Specim, Spectral Imaging Ltd. and Stemmer Imaging have signed a partner agreement of offering Specim FX series hyperspectral cameras in all European countries the machine vision technology provider serves. The most important product of the recently signed agreement is the newly introduced compact hyperspectral camera Specim FX10. This camera is designed for the wavelength range of 400 to 1000 nm. A spectrograph that is required for hyperspectral imaging is integrated directly into the camera body through a patented process. Nevertheless, compared to other hyperspectral cameras the new FX10 has an extremely small footprint of only 150 x 85 x 71 mm.
Users of the Specim FX10 camera have the option to select and evaluate those wavelengths out of 220 wavelengths that are optimally suited for an application due to the material properties of the test object. The number of selected wavelengths directly affects the speed of the solution: The less wavelengths are selected for testing, the faster the evaluation. If a user needs all 220 wavelengths, the maximum recording speed of the Specim FX10 is 330 fps. If the inclusion of only 20 wavelengths is enough to solve the application, a speed of 2830 frames per second is possible, and 6510 frames per second can be achieved by selecting 5 wavelengths in 3 different areas. A CameraLink interface currently provides the image data transfer. Models with a GigE port will be available from the end of 2016.

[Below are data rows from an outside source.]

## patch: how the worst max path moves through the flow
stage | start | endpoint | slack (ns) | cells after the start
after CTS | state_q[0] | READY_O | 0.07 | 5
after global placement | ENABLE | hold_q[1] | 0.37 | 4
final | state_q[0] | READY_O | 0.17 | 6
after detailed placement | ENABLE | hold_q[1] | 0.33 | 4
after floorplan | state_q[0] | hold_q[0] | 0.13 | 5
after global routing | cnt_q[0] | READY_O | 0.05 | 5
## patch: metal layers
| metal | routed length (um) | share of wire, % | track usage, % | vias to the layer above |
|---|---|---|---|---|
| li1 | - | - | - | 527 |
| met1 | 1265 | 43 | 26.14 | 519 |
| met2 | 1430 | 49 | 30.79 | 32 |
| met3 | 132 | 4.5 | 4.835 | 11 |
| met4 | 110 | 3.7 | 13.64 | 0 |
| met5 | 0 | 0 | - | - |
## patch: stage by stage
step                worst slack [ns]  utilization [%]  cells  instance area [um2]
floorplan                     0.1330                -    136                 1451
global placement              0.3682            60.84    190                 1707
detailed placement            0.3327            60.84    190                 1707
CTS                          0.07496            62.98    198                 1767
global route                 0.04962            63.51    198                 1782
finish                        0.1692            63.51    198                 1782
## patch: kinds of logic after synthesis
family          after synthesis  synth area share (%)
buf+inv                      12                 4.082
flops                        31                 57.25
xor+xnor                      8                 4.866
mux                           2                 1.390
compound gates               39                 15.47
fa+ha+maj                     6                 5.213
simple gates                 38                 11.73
==> config.mk <==
export PLATFORM = sky130hd
export DESIGN_NAME = i2s_adc_frame_rx
export DESIGN_NICKNAME = d
export VERILOG_FILES = /design/src/rtl/audio_pkg.sv /design/src/rtl/sample_fifo.sv /design/src/rtl/i2s_adc_frame_rx.sv
export SDC_FILE = /design/constraint.sdc
export NUM_CORES = 1
export LEC_CHECK = 0
export ABC_AREA = 1
export CORE_MARGIN = 2
export CORE_UTILIZATION = 35
export DETAILED_ROUTE_END_ITERATION = 16
export DONT_BUFFER_PORTS = 1
export PLACE_DENSITY = 0.53
export SLEW_MARGIN = 5
export SYNTH_ARGS = -nofsm -noshare
export SYNTH_HDL_FRONTEND = slang
export SYNTH_HIERARCHICAL = 1
export SYNTH_SLANG_ARGS = --single-unit
==> constraint.sdc <==
create_clock -name AUD_BCLK -period 5.4 [get_ports AUD_BCLK]
set_input_delay 1.35 -clock AUD_BCLK [delete_from_list [all_inputs] [get_ports AUD_BCLK]]
set_output_delay 1.35 -clock AUD_BCLK [all_outputs]
set_load 0.02 [all_outputs]
==> src/rtl/audio_pkg.sv <==
// Shared audio constants and the ADC receive state encoding.
package audio_pkg;

  localparam int unsigned SAMPLE_W_DEF   = 16;
  localparam int unsigned FRAME_W        = 2 * SAMPLE_W_DEF;
  localparam int unsigned BCLK_PER_FRAME = 64;

  typedef enum logic [2:0] {
    IDLE,
    SYNC,
    SHIFT_L,
    WAIT_R,
    SHIFT_R,
    WAIT_L
  } rx_state_e;

endpackage

==> src/rtl/sample_fifo.sv <==
// Synchronous first-word-fall-through FIFO with registered head data and flags.
module sample_fifo #(
  parameter int unsigned WIDTH = 32,
  parameter int unsigned DEPTH = 4
) (
  input  logic             clk,
  input  logic             rst,
  input  logic             wr_en,
  input  logic [WIDTH-1:0] wr_data,
  input  logic             rd_en,
  output logic [WIDTH-1:0] rd_data,
  output logic             rd_valid,
  output logic             full,
  output logic             empty
);

  localparam int unsigned PTR_W = (DEPTH > 1) ? $clog2(DEPTH) : 1;
  localparam int unsigned CNT_W = $clog2(DEPTH + 1);

  logic [WIDTH-1:0] mem [DEPTH];
  logic [PTR_W-1:0] wr_ptr;
  logic [PTR_W-1:0] rd_ptr;
  logic [PTR_W-1:0] rd_ptr_nxt;
  logic [CNT_W-1:0] count;
  logic [CNT_W-1:0] count_nxt;
  logic             pop;
  logic             wr;
  logic [WIDTH-1:0] head_nxt;

  assign pop        = rd_en && rd_valid;
  assign wr         = wr_en && (!full || pop);
  assign rd_ptr_nxt = pop ? rd_ptr + PTR_W'(1) : rd_ptr;
  assign count_nxt  = count + CNT_W'(wr) - CNT_W'(pop);

  // A write landing in the slot that becomes the head must be forwarded into the head register.
  assign head_nxt = (wr && (rd_ptr_nxt == wr_ptr)) ? wr_data : mem[rd_ptr_nxt];

  always_ff @(posedge clk or negedge rst) begin
    if (!rst) begin
      wr_ptr   <= '0;
      rd_ptr   <= '0;
      count    <= '0;
      rd_data  <= '0;
      rd_valid <= 1'b0;
      full     <= 1'b0;
      empty    <= 1'b1;
    end else begin
      if (wr) begin
        wr_ptr <= wr_ptr + PTR_W'(1);
      end
      rd_ptr   <= rd_ptr_nxt;
      count    <= count_nxt;
      rd_data  <= head_nxt;
      rd_valid <= (count_nxt != '0);
      full     <= (count_nxt == CNT_W'(DEPTH));
      empty    <= (count_nxt == '0);
    end
  end

  always_ff @(posedge clk) begin
    if (wr) begin
      mem[wr_ptr] <= wr_data;
    end
  end

endmodule

==> src/rtl/i2s_adc_frame_rx.sv <==
// Left-justified codec ADC receiver: assembles {L,R} sample frames, buffers them
// in a small FIFO and reports dropped frames and short channel slots.
module i2s_adc_frame_rx
  import audio_pkg::*;
#(
  parameter int unsigned SAMPLE_W   = SAMPLE_W_DEF,
  parameter int unsigned FIFO_DEPTH = 4,
  parameter logic        LEFT_LEVEL = 1'b1
) (
  input  logic                  AUD_BCLK,
  input  logic                  rst,
  input  logic                  AUD_ADCLRCK,
  input  logic                  AUD_ADCDAT,
  input  logic                  enable,
  input  logic                  err_clr,
  output logic [2*SAMPLE_W-1:0] out_data,
  output logic                  out_valid,
  input  logic                  out_ready,
  output logic                  overflow,
  output logic                  sync_err,
  output logic [15:0]           frame_count
);

  localparam int unsigned FW    = 2 * SAMPLE_W;
  localparam int unsigned CNT_W = $clog2(SAMPLE_W + 1);
  localparam logic [CNT_W-1:0] LAST_BIT = CNT_W'(SAMPLE_W - 1);

  rx_state_e           state;
  rx_state_e           state_nxt;
  logic                lrck_q;
  logic [SAMPLE_W-1:0] sh;
  logic [SAMPLE_W-1:0] sh_nxt;
  logic [SAMPLE_W-1:0] sh_in;
  logic [SAMPLE_W-1:0] left_q;
  logic [SAMPLE_W-1:0] left_nxt;
  logic [CNT_W-1:0]    bitcnt;
  logic [CNT_W-1:0]    bitcnt_nxt;
  logic                lr_edge;
  logic                to_left;
  logic                push;
  logic                short_slot;
  logic                pop;
  logic                accept;
  logic                fifo_full;
  logic                fifo_empty;
  logic [FW-1:0]       frame;

  assign lr_edge = (AUD_ADCLRCK != lrck_q);
  assign to_left = (AUD_ADCLRCK == LEFT_LEVEL);
  assign sh_in   = {sh[SAMPLE_W-2:0], AUD_ADCDAT};
  assign frame   = {left_q, sh_in};
  assign pop     = out_ready && !fifo_empty;
  assign accept  = push && (!fifo_full || pop);

  always_ff @(posedge AUD_BCLK or negedge rst) begin
    if (!rst) begin
      state       <= IDLE;
      lrck_q      <= ~LEFT_LEVEL;
      sh          <= '0;
      left_q      <= '0;
      bitcnt      <= '0;
      overflow    <= 1'b0;
      sync_err    <= 1'b0;
      frame_count <= '0;
    end else begin
      state    <= state_nxt;
      lrck_q   <= AUD_ADCLRCK;
      sh       <= sh_nxt;
      left_q   <= left_nxt;
      bitcnt   <= bitcnt_nxt;
      // New error events win over a coincident clear.
      overflow <= (push && !accept) || (overflow && !err_clr);
      sync_err <= short_slot || (sync_err && !err_clr);
      if (accept) begin
        frame_count <= frame_count + 16'd1;
      end
    end
  end

  // Slot tracking: the MSB arrives in the LRCK edge cycle, then one bit per BCLK.
  always_comb begin
    state_nxt  = state;
    sh_nxt     = sh;
    left_nxt   = left_q;
    bitcnt_nxt = bitcnt;
    push       = 1'b0;
    short_slot = 1'b0;
    if (!enable) begin
      state_nxt  = IDLE;
      bitcnt_nxt = '0;
    end else begin
      case (state)
        IDLE: state_nxt = SYNC;
        SYNC: begin
          if (lr_edge && to_left) begin
            sh_nxt     = SAMPLE_W'(AUD_ADCDAT);
            bitcnt_nxt = CNT_W'(1);
            state_nxt  = SHIFT_L;
          end
        end
        SHIFT_L, SHIFT_R: begin
          if (lr_edge) begin
            // Slot ended early: drop the partial frame, resync on a left edge.
            short_slot = 1'b1;
            bitcnt_nxt = '0;
            state_nxt  = SYNC;
            if (to_left) begin
              sh_nxt     = SAMPLE_W'(AUD_ADCDAT);
              bitcnt_nxt = CNT_W'(1);
              state_nxt  = SHIFT_L;
            end
          end else begin
            sh_nxt     = sh_in;
            bitcnt_nxt = bitcnt + CNT_W'(1);
            if (bitcnt == LAST_BIT) begin
              if (state == SHIFT_L) begin
                left_nxt  = sh_in;
                state_nxt = WAIT_R;
              end else begin
                push      = 1'b1;
                state_nxt = WAIT_L;
              end
            end
          end
        end
        WAIT_R: begin
          if (lr_edge) begin
            sh_nxt     = SAMPLE_W'(AUD_ADCDAT);
            bitcnt_nxt = CNT_W'(1);
            state_nxt  = SHIFT_R;
          end
        end
        WAIT_L: begin
          if (lr_edge) begin
            sh_nxt     = SAMPLE_W'(AUD_ADCDAT);
            bitcnt_nxt = CNT_W'(1);
            state_nxt  = SHIFT_L;
          end
        end
        default: state_nxt = IDLE;
      endcase
    end
  end

  sample_fifo #(
    .WIDTH (FW),
    .DEPTH (FIFO_DEPTH)
  ) u_fifo (
    .clk      (AUD_BCLK),
    .rst      (rst),
    .wr_en    (accept),
    .wr_data  (frame),
    .rd_en    (pop),
    .rd_data  (out_data),
    .rd_valid (out_valid),
    .full     (fifo_full),
    .empty    (fifo_empty)
  );

endmodule
===== src/rtl/mc_pkg.sv =====
// Shared encodings for the multi-cycle MIPS controller: states, opcodes, mux codes
// and the packed control word produced by the state decoder.
package mc_pkg;

    typedef enum logic [3:0] {
        StFetch  = 4'd0,
        StDecode = 4'd1,
        StMemAdr = 4'd2,
        StMemRd  = 4'd3,
        StMemWb  = 4'd4,
        StMemWr  = 4'd5,
        StExec   = 4'd6,
        StRwb    = 4'd7,
        StBranch = 4'd8,
        StJump   = 4'd9,
        StAddiEx = 4'd10,
        StAddiWb = 4'd11,
        StHalt   = 4'd12
    } state_e;

    localparam logic [5:0] OpR    = 6'b000000;
    localparam logic [5:0] OpLw   = 6'b100011;
    localparam logic [5:0] OpSw   = 6'b101011;
    localparam logic [5:0] OpBeq  = 6'b000100;
    localparam logic [5:0] OpJ    = 6'b000010;
    localparam logic [5:0] OpAddi = 6'b001000;

    localparam logic [1:0] SrcBReg   = 2'b00;
    localparam logic [1:0] SrcBFour  = 2'b01;
    localparam logic [1:0] SrcBImm   = 2'b10;
    localparam logic [1:0] SrcBImmSh = 2'b11;

    localparam logic [1:0] AluAdd   = 2'b00;
    localparam logic [1:0] AluSub   = 2'b01;
    localparam logic [1:0] AluFunct = 2'b10;

    localparam logic [1:0] PcAlu    = 2'b00;
    localparam logic [1:0] PcAluOut = 2'b01;
    localparam logic [1:0] PcJump   = 2'b10;

    typedef struct packed {
        logic       pc_write;
        logic       pc_write_cond;
        logic       iord;
        logic       mem_read;
        logic       mem_write;
        logic       ir_write;
        logic       mem_to_reg;
        logic       reg_dst;
        logic       reg_write;
        logic       alu_src_a;
        logic [1:0] alu_src_b;
        logic [1:0] alu_op;
        logic [1:0] pc_src;
        logic       halted;
    } ctrl_t;

endpackage


===== src/rtl/mc_out_decode.sv =====
// Combinational state-to-control-word decoder. Only FETCH looks at mem_ready, to hold
// off the PC and IR loads until the instruction word is actually there.
module mc_out_decode
    import mc_pkg::*;
(
    input  state_e state,
    input  logic   mem_ready,
    output ctrl_t  ctrl
);

    always_comb begin
        ctrl = '0;
        case (state)
            StFetch: begin
                ctrl.mem_read  = 1'b1;
                ctrl.alu_src_b = SrcBFour;
                ctrl.alu_op    = AluAdd;
                ctrl.pc_src    = PcAlu;
                ctrl.ir_write  = mem_ready;
                ctrl.pc_write  = mem_ready;
            end
            StDecode: begin
                ctrl.alu_src_b = SrcBImmSh;
                ctrl.alu_op    = AluAdd;
            end
            StMemAdr, StAddiEx: begin
                ctrl.alu_src_a = 1'b1;
                ctrl.alu_src_b = SrcBImm;
                ctrl.alu_op    = AluAdd;
            end
            StMemRd: begin
                ctrl.mem_read = 1'b1;
                ctrl.iord     = 1'b1;
            end
            StMemWb: begin
                ctrl.reg_write  = 1'b1;
                ctrl.mem_to_reg = 1'b1;
            end
            StMemWr: begin
                ctrl.mem_write = 1'b1;
                ctrl.iord      = 1'b1;
            end
            StExec: begin
                ctrl.alu_src_a = 1'b1;
                ctrl.alu_src_b = SrcBReg;
                ctrl.alu_op    = AluFunct;
            end
            StRwb: begin
                ctrl.reg_write = 1'b1;
                ctrl.reg_dst   = 1'b1;
            end
            StBranch: begin
                ctrl.alu_src_a     = 1'b1;
                ctrl.alu_src_b     = SrcBReg;
                ctrl.alu_op        = AluSub;
                ctrl.pc_write_cond = 1'b1;
                ctrl.pc_src        = PcAluOut;
            end
            StJump: begin
                ctrl.pc_write = 1'b1;
                ctrl.pc_src   = PcJump;
            end
            StAddiWb: begin
                ctrl.reg_write = 1'b1;
            end
            StHalt: begin
                ctrl.halted = 1'b1;
            end
            default: ;
        endcase
    end

endmodule
--- config.mk ---
export PLATFORM = sky130hd
export DESIGN_NAME = sar_magnitude_search
export DESIGN_NICKNAME = d
export VERILOG_FILES = /design/src/rtl/sar_magnitude_search.sv
export SDC_FILE = /design/constraint.sdc
export NUM_CORES = 1
export LEC_CHECK = 0
export ABC_CLOCK_PERIOD_IN_PS = 2200
export CAP_MARGIN = 25
export CORE_MARGIN = 1
export CORE_UTILIZATION = 45
export DETAILED_ROUTE_END_ITERATION = 7
export PLACE_DENSITY = 0.78
export REMOVE_ABC_BUFFERS = 1
export SLEW_MARGIN = 20
export SYNTH_ARGS = -nofsm -noshare
export SYNTH_HDL_FRONTEND = slang
export SYNTH_SLANG_ARGS = --single-unit
--- constraint.sdc ---
create_clock -name clk -period 2.2 [get_ports clk]
set_input_delay 0.44 -clock clk [delete_from_list [all_inputs] [get_ports clk]]
set_output_delay 0.44 -clock clk [all_outputs]
set_load 0.02 [all_outputs]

Other features of the Specim FX10 are specially adapted C-mount lenses, an excellent signal to noise ratio of 600: 1 and a calibration directly supplied by the manufacturer. This calibration guarantees identical results even if a camera module needs to be replaced due to failure or maintenance in the field. At STEMMER IMAGING, users can obtain the Specim FX10 hyperspectral cameras including image acquisition software and SDK and appropriate image acquisition cards and cables from a single source, which greatly simplifies the entry into hyperspectral imaging.
Hyperspectral imaging systems analyze the molecular properties of test objects and create a “chemical fingerprint” of materials. By analyzing more than 100 wavelengths they open up areas of application that can not be solved with conventional systems. Typical applications for this technology are the classification of plastics during recycling processes, applications in the food industry as well as the identification of any material, that hardly shows differences in the real image, e.g. in mining, in the pharmaceutical industry or in the medical field.